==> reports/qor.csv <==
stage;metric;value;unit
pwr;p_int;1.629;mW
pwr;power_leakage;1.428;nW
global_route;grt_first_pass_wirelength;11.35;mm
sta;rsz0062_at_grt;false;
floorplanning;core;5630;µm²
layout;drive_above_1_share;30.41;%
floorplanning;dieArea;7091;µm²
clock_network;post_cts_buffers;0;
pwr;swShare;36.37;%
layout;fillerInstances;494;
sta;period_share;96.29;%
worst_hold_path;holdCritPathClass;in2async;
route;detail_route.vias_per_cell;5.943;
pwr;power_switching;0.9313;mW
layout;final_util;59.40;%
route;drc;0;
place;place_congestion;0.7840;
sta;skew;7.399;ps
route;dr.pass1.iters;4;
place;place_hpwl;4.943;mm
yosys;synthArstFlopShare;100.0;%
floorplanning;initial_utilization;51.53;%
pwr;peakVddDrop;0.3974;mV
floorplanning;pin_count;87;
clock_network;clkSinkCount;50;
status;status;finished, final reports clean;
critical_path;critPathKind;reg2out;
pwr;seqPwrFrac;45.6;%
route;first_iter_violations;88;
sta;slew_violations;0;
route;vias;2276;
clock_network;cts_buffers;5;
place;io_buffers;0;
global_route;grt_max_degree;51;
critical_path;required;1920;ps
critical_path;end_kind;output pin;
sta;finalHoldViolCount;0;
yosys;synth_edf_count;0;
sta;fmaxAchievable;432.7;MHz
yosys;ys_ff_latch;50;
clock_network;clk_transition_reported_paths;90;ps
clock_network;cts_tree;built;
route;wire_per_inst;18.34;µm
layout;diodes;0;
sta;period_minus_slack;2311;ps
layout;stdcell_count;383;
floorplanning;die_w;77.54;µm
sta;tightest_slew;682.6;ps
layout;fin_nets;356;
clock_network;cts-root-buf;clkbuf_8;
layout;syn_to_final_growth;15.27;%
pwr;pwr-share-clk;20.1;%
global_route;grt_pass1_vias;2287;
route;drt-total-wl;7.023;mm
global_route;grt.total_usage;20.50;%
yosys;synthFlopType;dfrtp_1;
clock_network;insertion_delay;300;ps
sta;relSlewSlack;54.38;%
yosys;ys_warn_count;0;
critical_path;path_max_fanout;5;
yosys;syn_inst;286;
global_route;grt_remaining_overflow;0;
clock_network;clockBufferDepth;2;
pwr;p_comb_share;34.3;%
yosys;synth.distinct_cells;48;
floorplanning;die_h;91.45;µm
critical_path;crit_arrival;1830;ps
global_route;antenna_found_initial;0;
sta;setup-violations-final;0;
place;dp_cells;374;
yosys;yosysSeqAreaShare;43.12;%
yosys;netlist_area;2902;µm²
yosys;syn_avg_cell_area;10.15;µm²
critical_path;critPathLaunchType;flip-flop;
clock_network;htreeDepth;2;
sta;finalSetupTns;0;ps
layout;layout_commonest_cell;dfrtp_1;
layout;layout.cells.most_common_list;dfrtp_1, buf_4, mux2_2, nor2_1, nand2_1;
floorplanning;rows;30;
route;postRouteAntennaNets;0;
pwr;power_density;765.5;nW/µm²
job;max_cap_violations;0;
===== src/rtl/stream_demux_pkg.sv =====
// Shared types and sizes for the registered 1-to-2 stream demultiplexer.
package stream_demux_pkg;

   localparam int DEMUX_WIDTH = 32;
   localparam int COUNT_WIDTH = 16;

   typedef enum logic {
      SLOT_EMPTY = 1'b0,
      SLOT_FULL  = 1'b1
   } slot_state_t;

endpackage : stream_demux_pkg


===== src/rtl/demux_out_slot.sv =====
// One-entry output buffer of the demux: state, data register, fill/drain logic.
// Optional handshake counter enabled by the STREAM_DEMUX_COUNT_EN macro.
module demux_out_slot
   import stream_demux_pkg::*;
#(
   parameter int WIDTH = DEMUX_WIDTH
) (
   input  logic                   clk,
   input  logic                   reset,
   input  logic                   i_fill,
   input  logic [WIDTH-1:0]       i_data,
   input  logic                   i_ready,
   output logic                   o_valid,
   output logic [WIDTH-1:0]       o_data,
   output logic                   o_canAccept,
   output logic [COUNT_WIDTH-1:0] o_count
);

   slot_state_t      r_state;
   slot_state_t      w_nextState;
   logic [WIDTH-1:0] r_data;
   logic             w_drain;

   always_ff @(posedge clk) begin
      if (reset) begin
         r_state <= SLOT_EMPTY;
      end else begin
         r_state <= w_nextState;
      end
   end

   // A fill wins over a drain so that fill+drain in one cycle keeps the slot full.
   always_comb begin
      w_nextState = r_state;
      w_drain     = (r_state == SLOT_FULL) && i_ready;
      if (i_fill) begin
         w_nextState = SLOT_FULL;
      end else if (w_drain) begin
         w_nextState = SLOT_EMPTY;
      end
   end

   always_ff @(posedge clk) begin
      if (reset) begin
         r_data <= '0;
      end else if (i_fill) begin
         r_data <= i_data;
      end
   end

   assign o_valid     = (r_state == SLOT_FULL);
   assign o_data      = r_data;
   assign o_canAccept = (r_state == SLOT_EMPTY) || i_ready;

`ifdef STREAM_DEMUX_COUNT_EN
   logic [COUNT_WIDTH-1:0] r_count;

   always_ff @(posedge clk) begin
      if (reset) begin
         r_count <= '0;
      end else if (w_drain) begin
         r_count <= r_count + 1'b1;
      end
   end

   assign o_count = r_count;
`else
   assign o_count = '0;
`endif

endmodule : demux_out_slot


===== src/rtl/stream_demux_1to2.sv =====
// Registered 1-to-2 valid/ready demultiplexer with an independent buffer per output.
// Define STREAM_DEMUX_COUNT_EN to enable the per-port handshake counters.
module stream_demux_1to2
   import stream_demux_pkg::*;
#(
   parameter int WIDTH = DEMUX_WIDTH
) (
   input  logic                   clk,
   input  logic                   reset,
   input  logic [WIDTH-1:0]       in_data,
   input  logic                   in_sel,
   input  logic                   in_valid,
   output logic                   in_ready,
   output logic [WIDTH-1:0]       out0_data,
   output logic                   out0_valid,
   input  logic                   out0_ready,
   output logic [WIDTH-1:0]       out1_data,
   output logic                   out1_valid,
   input  logic                   out1_ready,
   output logic [COUNT_WIDTH-1:0] count0,
   output logic [COUNT_WIDTH-1:0] count1
);

   logic w_canAccept0;
   logic w_canAccept1;
   logic w_accept;
   logic w_fill0;
   logic w_fill1;

   // Head-of-line blocking: only the selected slot decides whether the input moves.
   assign in_ready = in_sel ? w_canAccept1 : w_canAccept0;
   assign w_accept = in_valid && in_ready;
   assign w_fill0  = w_accept && !in_sel;
   assign w_fill1  = w_accept && in_sel;

   demux_out_slot #(
      .WIDTH(WIDTH)
   ) u_slot0 (
      .clk        (clk),
      .reset      (reset),
      .i_fill     (w_fill0),
      .i_data     (in_data),
      .i_ready    (out0_ready),
      .o_valid    (out0_valid),
      .o_data     (out0_data),
      .o_canAccept(w_canAccept0),
      .o_count    (count0)
   );

   demux_out_slot #(
      .WIDTH(WIDTH)
   ) u_slot1 (
      .clk        (clk),
      .reset      (reset),
      .i_fill     (w_fill1),
      .i_data     (in_data),
      .i_ready    (out1_ready),
      .o_valid    (out1_valid),
      .o_data     (out1_data),
      .o_canAccept(w_canAccept1),
      .o_count    (count1)
   );

endmodule : stream_demux_1to2


===== config.mk =====
export PLATFORM = sky130hd
export DESIGN_NAME = stream_demux_1to2
export DESIGN_NICKNAME = d
export VERILOG_FILES = /design/src/rtl/stream_demux_pkg.sv /design/src/rtl/demux_out_slot.sv /design/src/rtl/stream_demux_1to2.sv
export SDC_FILE = /design/constraint.sdc
export NUM_CORES = 1
export LEC_CHECK = 0
export BUFFER_PORTS_ARGS = -buffer_cell sky130_fd_sc_hd__buf_2
export CAP_MARGIN = 10
export CORE_MARGIN = 5
export CORE_UTILIZATION = 50
export CTS_CLUSTER_DIAMETER = 100
export DETAILED_ROUTE_END_ITERATION = 10
export PLACE_DENSITY = 0.93
export SYNTH_ARGS = -nofsm -noshare
export SYNTH_HDL_FRONTEND = slang
export SYNTH_SLANG_ARGS = --single-unit
export TNS_END_PERCENT = 10

===== constraint.sdc =====
create_clock -name clk -period 1.7 [get_ports clk]
set_input_delay 0.085 -clock clk [delete_from_list [all_inputs] [get_ports clk]]
set_output_delay 0.085 -clock clk [all_outputs]
set_load 0.03 [all_outputs]

-- After elaboration in Yosys (flattened, before gate mapping)
Index checks and enable logic that the tools add are counted.
- logic and storage cells: 21
- flip-flop bits (word level): 66
- input port bits: 38
- output and inout port bits: 99
- reduce and logical (&&, ||, !) cells: 10
- bitwise operators: 2
- muxes and demuxes: 5
- operator list (kind ; number):
    1-bit logical AND ; 5
    1-bit 2-to-1 mux ; 5
    2-bit nonzero test ; 2
    1-bit logical OR ; 2
    1-bit inverter ; 2
    1-bit zero test ; 1

-- Depth between registers and ports, before layout
Gate-level depths: netlist (run 1).
- depth after elaboration: 6
- mapped depth: 5
- depth with buffers taken out: 3

-- Modules after synthesis
Synthesis (run 1) repeated with hierarchy kept, for this count alone.
- cells, all modules: 253
- area, all modules: 2690.1 µm²
- by module, submodules not included (module ; cells an instance ; sequential area each (µm²) ; times used ; area each (µm²)):
    demux_out_slot ; 125 ; 660.6 ; 2 ; 1328.8
    stream_demux_1to2 ; 3 ; 0.0 ; 1 ; 32.5

-- Worst setup path before layout (run 1)
No wires, ideal clock.
- kind: reg-to-reg
- from: register u_slot1.r_state, in the netlist u_slot1.o_valid
- to: register u_slot1.r_data[10], in the netlist u_slot1.o_data[10]
- path slack: 0.394 ns
- stages on the path, launching flop included: 6
- buffers on the path: 2
- library setup time: 0.119 ns
- data required time: 1.581 ns
- clock period less this slack: 1.306 ns
- arrival: 1.187 ns
- path through: dfxtp_1 > nand2b_4 > and3_4 > buf_12 > buf_12 > mux2i_1
- word-level cells in the longest chain between the ends: 5
- RTL lines (item ; line ; RTL):
    from (decl) ; demux_out_slot.sv:19 ; slot_state_t r_state;
    from (signal assigned) ; demux_out_slot.sv:28 ; r_state <= w_nextState;
    1-bit inverter ; demux_out_slot.sv:53 ; assign o_canAccept = (r_state == SLOT_EMPTY) || i_ready;
    1-bit logical OR ; demux_out_slot.sv:53 ;
    1-bit 2-to-1 mux ; stream_demux_1to2.sv:31 ; assign in_ready = in_sel ? w_canAccept1 : w_canAccept0;
    1-bit logical AND ; stream_demux_1to2.sv:32 ; assign w_accept = in_valid && in_ready;
    1-bit logical AND ; stream_demux_1to2.sv:34 ; assign w_fill1 = w_accept && in_sel;
    to (signal assigned) ; demux_out_slot.sv:47 ; r_data <= i_data;
    to (decl) ; demux_out_slot.sv:21 ; logic [WIDTH-1:0] r_data;
No other way between the ends.
A chain may end at the register's enable or synchronous reset.

-- Final worst setup path (run 1)
- from: register u_slot1.r_state, in the netlist u_slot1.o_valid
- to: output port in_ready
- word-level cells in the longest chain between the ends: 3
- RTL lines (item ; line ; RTL):
    1-bit inverter ; demux_out_slot.sv:53 ;
    1-bit logical OR ; demux_out_slot.sv:53 ;
    1-bit 2-to-1 mux ; stream_demux_1to2.sv:31 ;
    to (decl) ; stream_demux_1to2.sv:13 ; output logic in_ready,
No other way between the ends.

==> flow_metrics.tcl, run 1 <==
set metrics [dict create \
    synth_warnings 0 \
    io_pins 137 \
    holdPathStages 3 \
    num_vias 2105 \
    layout_common_cells "104 x buf_2, 96 x nand2b_1, 66 x dfxtp_1" \
    diodes 0 \
    grt_pass1_wl_mm 9.84 \
    finalNetCount 423 \
    dpl.hpwl_mm 4.37 \
    clk_latency_ns 0.32 \
    required_ns 1.62 \
    area_growth_pct 20.3 \
    grt_util_all_layers_pct 16.1 \
    place_congestion 0.733 \
    rsz0062_at_grt "no" \
    synth-seq-area-share_pct 43.9 \
    min_path_type "in2reg" \
    regToRegSetupSlack_ns 0.51 \
    clock-sinks 66 \
    p_per_area_nw_per_um2 999 \
    post-cts-setup-buffers 0 \
    postCtsHoldBufs 0 \
    overflow 0 \
    drive_gt1_share_pct 32.6 \
    htreeDepth 3 \
    hold_viol 0 \
    synthTopCellsByArea "dfxtp_1 44%, mux2i_1 21%, nand2b_1 20%" \
    arrival_ns 1.24 \
    core-area_sq_um 5890 \
    clockBufferDepth 2 \
    post_cts_resized 0 \
    drt_first_pass_iters 4 \
    cts_tree "yes" \
    fillCellCount 505 \
    reg2reg_to "u_slot1.o_data[4]" \
    timing.fmax_mhz 754 \
    whs_endpoint "u_slot0.o_data[30]" \
    crit_path_start_kind "register" \
    leakage_nw 1.84 \
    maxCapViolations 0 \
    cts_buffers 9 \
    avgSynthCellArea_sq_um 10.6 \
    status "complete, no violations" \
    synthCells 285 \
    routed_via_density 4.53 \
    finalClockSkew_ns 0.00794 \
    grt_pass1_vias 2180 \
    dieArea_sq_um 7680 \
    min_from "in_data[30]" \
    grt_max_degree 99 \
    root_buffer "clkbuf_8" \
    start_util_pct 51.2 \
    path_clk_slew_ns 0.07 \
    die_w_um 87.6 \
    portBuffers 104 \
    end_kind "primary output" \
    wl_mm 6.07 \
    period_share_pct 78.0 \
    crit_type "reg2out" \
    syn_area_sq_um 3010 \
    setup_viol 0 \
    critical_path_peak_fanout 4 \
    drc 0 \
    drt-initial-drc-count 47 \
    row_count 28 \
    antenna_found_initial 0 \
    reg2reg_depth 3 \
    yosys.area.top_type "dfxtp_1" \
    ir_worst_vdd_v 0.000539 \
    ys_types 16 \
    ys_seq_elements 66 \
    reg2reg_from "u_slot1.o_valid" \
    final_antenna_net_count 0 \
    report.final.slew_viol_count 0 \
    hold_ws_ns 0.0442 \
    multi_input_area_sq_um 1450 \
    die_h_um 87.6 \
    register_area_sq_um 1320 \
    final.setup.tns_ns 0 \
    yosysTopAreaCellShare_pct 43.9 \
    final_common_cell "buf_2" \
    wl_per_cell_um 13.1 \
    period_needed_ns 1.33 \
]
==> worst max path at each step <==
stage / to / slack [ns] / from / depth (start not counted)
detailed placement: u_slot1.o_data[16] / 0.52 / u_slot1.o_valid / 3
floorplan: u_slot1.o_data[10] / 0.39 / u_slot1.o_valid / 5
CTS: in_ready / 0.35 / u_slot1.o_valid / 3
global route: in_ready / 0.30 / u_slot1.o_valid / 3
finish: in_ready / 0.37 / u_slot1.o_valid / 3
global placement: u_slot0.o_data[0] / 0.56 / u_slot0.o_valid / 4
==> report_power, final <==
group	internal, W	switching [W]	leakage, nW
combinational	0.000209	0.000422	1.20
clock	0.000755	0.000560	0.0986
sequential	0.00163	0.0000437	0.540
==> critical path, cell delays in order (launching register included) <==
cell      delay (ns)
dfxtp_1         0.38
nand2b_4        0.08
mux2_2          0.27
buf_2           0.19
==> synth_stat cells <==
master,number
mux2_2,1
mux2i_1,64
and3_4,1
clkbuf_1,9
buf_2,3
a21oi_1,2
nand2b_1,96
and3b_1,1
buf_12,2
buf_6,2
dfxtp_1,66
nand3b_1,1
nand3_2,1
buf_4,33
nand2b_4,2
conb_1,1
==> metrics by stage <==
step / worst slack [ns] / area (sq um) / total power, W / instances / util (%)
after floorplan: 0.394 / 3130 / 0.00224 / 316 / -
after global placement: 0.561 / 3420 / 0.00232 / 449 / 58.1
after detailed placement: 0.519 / 3420 / 0.00234 / 449 / 58.1
after CTS: 0.352 / 3620 / 0.00367 / 465 / 61.6
after global routing: 0.303 / 3620 / 0.00381 / 465 / 61.6
final: 0.375 / 3620 / 0.00362 / 465 / 61.6
==> final cells by class <==
cell class	count	area share, %
repair buffers	107	15.3
well taps	75	2.59
clock inverters	4	1.38
multi-input cells	201	40.0
flip-flops and latches	66	36.5
clock buffers	12	4.28
==> routing by layer <==
layer  vias to the layer above  part of all wire (%)  global-route usage [%]
li1                       1058                     -                       -
met1                       953                    40                    18.8
met2                        87                    49                    26.8
met3                         7                    10                    6.68
met4                         0                   1.0                    5.02
met5                         -                     0                       0
==> state kept, by name, indices dropped and copies added, names as in the netlist <==
signal / cells
u_slot0.o_data: 32
u_slot1.o_data: 32
u_slot1.o_valid: 1
u_slot0.o_valid: 1
==> kinds of logic (layout without fill, tap and decap cells) <==
| logic type | Yosys count | in the layout | share of synthesized area, % |
|---|---|---|---|
| AND/OR/NAND/NOR | 102 | 102 | 22.1 |
| flip-flops | 66 | 66 | 43.9 |
| multiplexers | 65 | 65 | 21.6 |
| buffers and inverters | 49 | 123 | 11.9 |
| AO/OA/AOI/OAI | 2 | 2 | 0.332 |
| other | 1 | 32 | 0.125 |
(Power assumes the default switching activity.)
==> run 2: changes to the inputs <==
--- a/config.mk
+++ b/config.mk
@@ -8,10 +8,10 @@
 export BUFFER_PORTS_ARGS = -buffer_cell sky130_fd_sc_hd__buf_2
 export CAP_MARGIN = 10
 export CORE_MARGIN = 5
-export CORE_UTILIZATION = 50
+export CORE_UTILIZATION = 42
 export CTS_CLUSTER_DIAMETER = 100
 export DETAILED_ROUTE_END_ITERATION = 10
-export PLACE_DENSITY = 0.93
+export PLACE_DENSITY = 0.85
 export SYNTH_ARGS = -nofsm -noshare
 export SYNTH_HDL_FRONTEND = slang
 export SYNTH_SLANG_ARGS = --single-unit
==> constraint.sdc (replaced) <==
create_clock -name clk -period 1.1 [get_ports clk]
set_input_delay 0.055 -clock clk [delete_from_list [all_inputs] [get_ports clk]]
set_output_delay 0.055 -clock clk [all_outputs]
set_load 0.03 [all_outputs]
==> run 2 against run 1 <==
  * The run now ends with setup timing left
  * Largest power group unchanged
  * Critical path type unchanged
  * Hold slack got worse by 0.031 ns
  * Final cell count increased by 10%
  * Clock skew decreased by 0.0026 ns
  * Die area increased by 17%
  * Largest cell class unchanged
==> flow_metrics.tcl, run 2 (same netlist as run 1, synthesis figures left out) <==
set metrics [dict create \
    crit_path_start_kind "register" \
    min_path_type "in2reg" \
    combPwrFrac_pct 18.6 \
    sw_frac_of_total_pct 28.7 \
    placedCellCount 474 \
    cp_slowest_stage_delay_ns 0.36 \
    htreeDepth 3 \
    grt_util_all_layers_pct 15.0 \
    portBuffers 104 \
    num_vias 2217 \
    end_kind "primary output" \
    violations "setup timing" \
    min_from "in_data[12]" \
    cpMaxStageDelayCell "dfxtp_4" \
    ir_worst_vdd_v 0.000924 \
    highest_layer "met4" \
    dieArea_sq_um 8960 \
    critical_path_peak_fanout 4 \
    reg2reg_from "u_slot0.o_valid" \
    worstPathCellList "nand2b_4 -> mux2_4 -> buf_6" \
    report.final.slew_viol_count 0 \
    timing.fmax_mhz 818 \
    cts_tree "yes" \
    critPathBufInv 1 \
    crit_type "reg2out" \
    pwr-share-seq_pct 44.1 \
    dr_wl_met3_um 707 \
    status "finished, violations left" \
    finalNetCount 449 \
    final.setup.tns_ns -0.123 \
    required_ns 1.04 \
    start_util_pct 43.8 \
    wl_mm 6.64 \
    routed_via_density 4.33 \
    wl_met1_mm 2.55 \
    grt_pass1_vias 2256 \
    finalClockSkew_ns 0.00530 \
    clk_latency_ns 0.33 \
    wl_per_cell_um 13.0 \
    setup_viol 1 \
    grt_pass1_wl_mm 10.6 \
    postCtsHoldBufs 22 \
    clkPwrFrac_pct 37.3 \
    die_w_um 94.7 \
    row_count 30 \
    die_h_um 94.7 \
    cts_buffers 9 \
    final_antenna_net_count 0 \
    hold_viol 0 \
    root_buffer "clkbuf_8" \
    overflow 0 \
    area_growth_pct 32.9 \
    maxCapViolations 0 \
    cp-startpoint "u_slot0.o_valid" \
    dpl.hpwl_mm 4.62 \
    drt-initial-drc-count 57 \
    p_per_area_nw_per_um2 1460 \
    drive_gt1_share_pct 32.5 \
    hold_ws_ns 0.0128 \
    instances_no_fill 512 \
    antenna_found_initial 0 \
    leakage_nw 2.00 \
    grt_max_degree 99 \
    io_pins 137 \
    clock-sinks 66 \
    period_needed_ns 1.22 \
    layout_common_cells "103 x buf_2, 96 x nand2b_1, 64 x mux2i_1, 64 x dfxtp_1, 32 x conb_1" \
    place_congestion 0.707 \
    fin_ws_ns -0.123 \
    switchingPower_w 0.00168 \
    drc 0 \
    period_share_pct 111 \
    p_int_w 0.00418 \
    clockBufferDepth 2 \
    final_common_cell "buf_2" \
    diodes 0 \
    core-area_sq_um 6870 \
    path_clk_slew_ns 0.07 \
    rsz0062_at_grt "yes" \
    dr_wl_met2_mm 3.29 \
    drt_first_pass_iters 4 \
    cp_top_family "flip-flops" \
    arrival_ns 1.17 \
]
-- run 2: what timing repair did --
item / CTS / global route
setup endpoints to repair: 2 / 11
gates resized for setup: 4 / 1
endpoints found under the hold margin: 33 / 1
setup buffers: 0 / 0
-- run 2: layer usage --
metal / global-route usage, % / up-vias
li1: - / 1111
met1: 16.3 / 1008
met2: 25.6 / 88
met3: 7.25 / 10
met4: 4.81 / 0
met5: 0 / -
-- run 2: worst paths after layout --
kind | end | slack [ns] | cells past startpoint
max | in_ready | -0.12 | 3
min | u_slot0.o_data[12] | 0.01 | 3
max reg2reg | u_slot0.o_data[19] | 0.02 | 4
min reg2reg | u_slot1.o_data[18] | 0.47 | 2
-- run 2: tightest hold or removal path, stage by stage --
cell and delay [ns]:
buf_2 0.10, nand2b_1 0.08, mux2i_1 0.06
-- run 2: area by class of cell --
type / instances / area (sq um)
well taps: 96 / 120
repair buffers: 133 / 878
clock buffers: 11 / 163
multi-input cells: 201 / 1450
flip-flops and latches: 66 / 1330
clock inverters: 5 / 60.1
fillers: 580 / 2870
-- run 2: power by group through the flow --
stage	Combinational, W	Sequential [W]	Clock [W]
global placement	0.00101	0.00263	0
detailed placement	0.00103	0.00263	0
CTS	0.00109	0.00258	0.00226
floorplan	0.000582	0.00288	0
finish	0.00109	0.00258	0.00219
global route	0.00116	0.00259	0.00239
-- run 2: per-stage QoR --
stage | util [%] | power, W | worst slack [ns] | area, sq um
final | 58.3 | 0.00586 | -0.123 | 4000
after global routing | 58.3 | 0.00615 | -0.175 | 4000
after floorplan | - | 0.00346 | -0.0210 | 3140
after detailed placement | 51.6 | 0.00366 | 0.00707 | 3540
after CTS | 58.2 | 0.00593 | -0.153 | 4000
after global placement | 51.6 | 0.00364 | 0.0841 | 3540
==> run 3: changes to the inputs <==
--- a/config.mk
+++ b/config.mk
@@ -12,6 +12,7 @@
 export CTS_CLUSTER_DIAMETER = 100
 export DETAILED_ROUTE_END_ITERATION = 10
 export PLACE_DENSITY = 0.85
+export SETUP_SLACK_MARGIN = 0.02
 export SYNTH_ARGS = -nofsm -noshare
 export SYNTH_HDL_FRONTEND = slang
 export SYNTH_SLANG_ARGS = --single-unit
==> constraint.sdc (replaced) <==
create_clock -name clk -period 1.1 [get_ports clk]
set_input_delay 0.22 -clock clk [delete_from_list [all_inputs] [get_ports clk]]
set_output_delay 0.22 -clock clk [all_outputs]
set_load 0.03 [all_outputs]
==> run 3 against run 2 <==
  * The run still ends with setup timing left
  * Final cell count is 2.3% lower
  * Flip-flop and latch count stayed put
  * Clock power is 18% lower
  * Clock-buffer cell count stayed put
  * Final area is 6.8% higher
  * Register-to-register slack worse by 0.16 ns
==> flow_metrics.tcl, run 3 (same netlist as run 1, synthesis figures left out) <==
set metrics [dict create \
    overflow 0 \
    final_antenna_net_count 0 \
    drt-initial-drc-count 28 \
    finalClockSkew_ns 0.00825 \
    routed_via_density 4.45 \
    cts_tree "yes" \
    drt_first_pass_iters 4 \
    die_w_um 94.7 \
    cts_buffers 9 \
    p_per_area_nw_per_um2 1320 \
    status "finished, violations left" \
    fin_ws_ns -0.277 \
    core-area_sq_um 6870 \
    clock-sinks 66 \
    required_ns 0.88 \
    p_int_w 0.00392 \
    postCtsHoldBufs 0 \
    hold_ws_ns 0.161 \
    finalNetCount 437 \
    grt_max_degree 63 \
    hold_viol 0 \
    diodes 0 \
    crit_path_start_kind "register" \
    rsz0062_at_grt "yes" \
    wl_per_cell_um 14.4 \
    critical_path_peak_fanout 2 \
    grt_util_all_layers_pct 15.1 \
    instances_no_fill 500 \
    final_common_cell "nand2b_1" \
    grt_pass1_vias 2237 \
    ir_worst_vdd_v 0.000797 \
    grt_pass1_wl_mm 10.7 \
    timing.fmax_mhz 726 \
    fillCellCount 542 \
    drc 0 \
    regToRegSetupSlack_ns -0.14 \
    post-route-util_pct 62.2 \
    setup_viol 66 \
    combPwrFrac_pct 21.7 \
    layout_common_cells "96 x nand2b_1, 69 x buf_6, 63 x mux2i_1" \
    pwr-share-seq_pct 46.5 \
    area_growth_pct 41.9 \
    placedCellCount 476 \
    wl_mm 7.19 \
    clk_latency_ns 0.33 \
    clockBufferDepth 2 \
    leakage_nw 2.00 \
    row_count 30 \
    place_congestion 0.722 \
    io_pins 137 \
    end_kind "primary output" \
    start_util_pct 43.8 \
    clkPwrFrac_pct 31.8 \
    sw_frac_of_total_pct 30.3 \
    num_vias 2226 \
    die_h_um 94.7 \
    crit_type "reg2out" \
    dpl.hpwl_mm 4.55 \
    period_needed_ns 1.38 \
    drive_gt1_share_pct 40.8 \
    htreeDepth 3 \
    maxCapViolations 0 \
    root_buffer "clkbuf_8" \
    report.final.slew_viol_count 0 \
    antenna_found_initial 0 \
    violations "setup timing" \
    portBuffers 104 \
    dp_slack_ns -0.0176 \
    min_path_type "in2reg" \
    arrival_ns 1.16 \
    period_share_pct 125 \
    path_clk_slew_ns 0.07 \
    dieArea_sq_um 8960 \
    switchingPower_w 0.00170 \
]
==> run 3: cell type report <==
cell class	count	area (sq um)	area share, %
tap	96	120	2.81
clock buffer	11	141	3.31
multi-input combinational	201	1480	34.5
sequential	66	1350	31.6
timing repair buffer	121	1150	27.0
clock inverter	5	28.8	0.673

#### [THE TASK]
Start at the first line of the material. Reproduce every line exactly, ending with the line that holds "sta;period_minus_slack;2311;ps".

#### [RESPONSE AREA]
==> reports/qor.csv <==
stage;metric;value;unit
pwr;p_int;1.629;mW
pwr;power_leakage;1.428;nW
global_route;grt_first_pass_wirelength;11.35;mm
sta;rsz0062_at_grt;false;
floorplanning;core;5630;µm²
layout;drive_above_1_share;30.41;%
floorplanning;dieArea;7091;µm²
clock_network;post_cts_buffers;0;
pwr;swShare;36.37;%
layout;fillerInstances;494;
sta;period_share;96.29;%
worst_hold_path;holdCritPathClass;in2async;
route;detail_route.vias_per_cell;5.943;
pwr;power_switching;0.9313;mW
layout;final_util;59.40;%
route;drc;0;
place;place_congestion;0.7840;
sta;skew;7.399;ps
route;dr.pass1.iters;4;
place;place_hpwl;4.943;mm
yosys;synthArstFlopShare;100.0;%
floorplanning;initial_utilization;51.53;%
pwr;peakVddDrop;0.3974;mV
floorplanning;pin_count;87;
clock_network;clkSinkCount;50;
status;status;finished, final reports clean;
critical_path;critPathKind;reg2out;
pwr;seqPwrFrac;45.6;%
route;first_iter_violations;88;
sta;slew_violations;0;
route;vias;2276;
clock_network;cts_buffers;5;
place;io_buffers;0;
global_route;grt_max_degree;51;
critical_path;required;1920;ps
critical_path;end_kind;output pin;
sta;finalHoldViolCount;0;
yosys;synth_edf_count;0;
sta;fmaxAchievable;432.7;MHz
yosys;ys_ff_latch;50;
clock_network;clk_transition_reported_paths;90;ps
clock_network;cts_tree;built;
route;wire_per_inst;18.34;µm
layout;diodes;0;
sta;period_minus_slack;2311;ps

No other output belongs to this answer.